- Theatrical release poster
- Directed by: Sebastián García
- Written by: Sebastián García
- Starring: Pablo Villanueva 'Melcochita' Manolo Rojas Karen América Susan León Miguel Vergara Marco Antonio Miranda Alec Chaparro Gherson Flores
- Production company: Indie
- Distributed by: Star Films
- Release date: January 22, 2026;
- Running time: 91 minutes
- Country: Peru
- Language: Spanish

= Así no juega Perú =

Así no juega Perú (lit. 'That's not how Peru plays') is a 2026 Peruvian political satire comedy film written and directed by Sebastián García.

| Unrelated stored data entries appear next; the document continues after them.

What follows belongs to an exercise in optimizing a design on an open flow for small area, a short achievable clock period and few clock cycles; a production flow would make more cautious choices.
Where RTL was checked, it was by simulation tests only, not by an equivalence proof against the original.
Power is estimated from default activity; no workload was simulated.

// rawc_seq
module rawc_seq (
    input  wire        clk,
    input  wire        rst,         
    input  wire        cmd_valid,
    output wire        cmd_ready,
    input  wire [31:0] cmd_word,
    input  wire        wr_valid,
    output wire        wr_ready,
    input  wire [7:0]  wr_byte,
    output wire        rd_valid,
    output wire [7:0]  rd_byte,
    output wire        rsp_valid,
    input  wire        rsp_ready,
    output wire [31:0] rsp_word,
    output wire        p_valid,
    input  wire        p_ready,
    output wire [3:0]  p_kind,
    output wire [5:0]  p_reg,
    output wire        p_word,
    output wire [15:0] p_wdata,
    input  wire [31:0] p_rdata
);
For scale: roughly 920 cells after synthesis.
==> flow/config.mk <==
export PLATFORM = sky130hd
export DESIGN_NAME = rawc_seq
export DESIGN_NICKNAME = rawc_seq
export VERILOG_FILES = /design/flow/design.v
export SDC_FILE = /design/flow/constraint.sdc
export NUM_CORES = 4
export LEC_CHECK = 0
export CAP_MARGIN = 20
export CORE_MARGIN = 2
export CORE_UTILIZATION = 40
export SETUP_SLACK_MARGIN = 1.5
export SLEW_MARGIN = 20
==> flow/constraint.sdc <==
create_clock -name core_clock -period 5.0 [get_ports {clk}]
set_input_delay 1.0000 -clock core_clock [delete_from_list [all_inputs] [get_ports {clk}]]
set_output_delay 1.0000 -clock core_clock [all_outputs]
set_load 0.01 [all_outputs]
standard.sh (not shown) runs the stock make flow with config.mk's settings and CLKGATE_MAP_FILE= SYNTH_SCRIPT=/design/flow/synth_recipe.tcl, a recipe that flattens the netlist after the stock synthesis.
==> flow/flow/run.sh <==
#!/bin/bash
# Layout flow: the standard ORFS flow, unchanged, except that the port
# buffers inserted during placement use the smallest buffer cell.
set -euo pipefail
export BUFFER_PORTS_ARGS="-buffer_cell sky130_fd_sc_hd__buf_1"
bash standard.sh > standard_flow.log 2>&1
The first run completed without violations.
This is an optimization exercise on Yosys and OpenROAD, whose aim is small area, a short achievable clock period and few clock cycles, not a production implementation.
Function was checked by simulation only, so behaviour that the tests miss may differ from the original.
Power is estimated from default activity; no workload was simulated.

## flow/design.v (module list and top-level ports; edited modules follow where they fit)
// module ht_home_mod: 1335 lines
// module ht_probe_core: 137 lines
module ht_probe_core (
    input  wire        clk,
    input  wire        rst,
    input  wire        cfg_valid,
    input  wire [5:0]  cfg_capacity,
    input  wire        cmd_valid,
    output wire        cmd_ready,
    input  wire [1:0]  cmd_op,
    input  wire [63:0] cmd_key,
    input  wire [63:0] cmd_hash,
    output wire        rsp_valid,
    input  wire        rsp_ready,
    output wire [1:0]  rsp_op,
    output wire [1:0]  rsp_status,
    output wire [31:0] rsp_pos,
    output wire [31:0] rsp_home,
    output wire [31:0] rsp_cap,
    output wire [63:0] rsp_hash,
    output wire [63:0] rsp_key
);
  // ...
==> flow/run.sh <==
#!/bin/bash
# synth_recipe.tcl (not shown) runs the flow's synth.tcl, then flattens the netlist and writes it again
# the make line also repeats each setting of config.mk as NAME=value (left out here)
make -C /OpenROAD-flow-scripts/flow DESIGN_CONFIG=/design/flow/config.mk WORK_HOME=/design/flow/orfs CLKGATE_MAP_FILE= SYNTH_SCRIPT=/design/flow/synth_recipe.tcl finish
==> flow/config.mk <==
export PLATFORM = sky130hd
export DESIGN_NAME = ht_probe_core
export DESIGN_NICKNAME = ht_probe_core
export VERILOG_FILES = /design/flow/design.v
export SDC_FILE = /design/flow/constraint.sdc
export NUM_CORES = 4
export LEC_CHECK = 0
export CAP_MARGIN = 20
export CORE_MARGIN = 2
export CORE_UTILIZATION = 40
export PLACE_DENSITY = 0.6
export SLEW_MARGIN = 20
==> flow/constraint.sdc <==
create_clock -name core_clock -period 8.0 [get_ports {clk}]
set_input_delay 1.6000 -clock core_clock [delete_from_list [all_inputs] [get_ports {clk}]]
set_output_delay 1.6000 -clock core_clock [all_outputs]
set_load 0.01 [all_outputs]
==> flow_summary_export.csv, run 1 <==
group,metric,value,unit
status,haltStage,"synthesis (1_2_yosys)",
status,error,"ERROR: TCL interpreter returned an error: Source files actually used in the design:",
yosys,yosys_warnings,4,
status,run_status,"did not finish",
Testbench counts, summed over its fixed seeds: cycles 7,768.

It stars Pablo Villanueva 'Melcochita', Manolo Rojas, Karen América, Susan León, Miguel Vergara, Marco Antonio Miranda, Alec Chaparro and Gherson Flores.

== Synopsis ==
Three sex workers, replaced by foreign women, challenge a corrupt mayor by launching their own business in the conservative town of "Perusalén".

== Cast ==
The actors participating in this film are:

- Karen América as La Gaga
- Susan León as La Diva
- Miguel Miranda as La Chola
- Pablo Villanueva 'Melcochita' as Papá Melquiades
- Manolo Rojas as Roberto Cutrón
- Miguel Vergara
- Marco Antonio Miranda
- Alec Chaparro
- Gherson Flores

== Release ==
It premiered on January 22, 2026, in Peruvian theaters.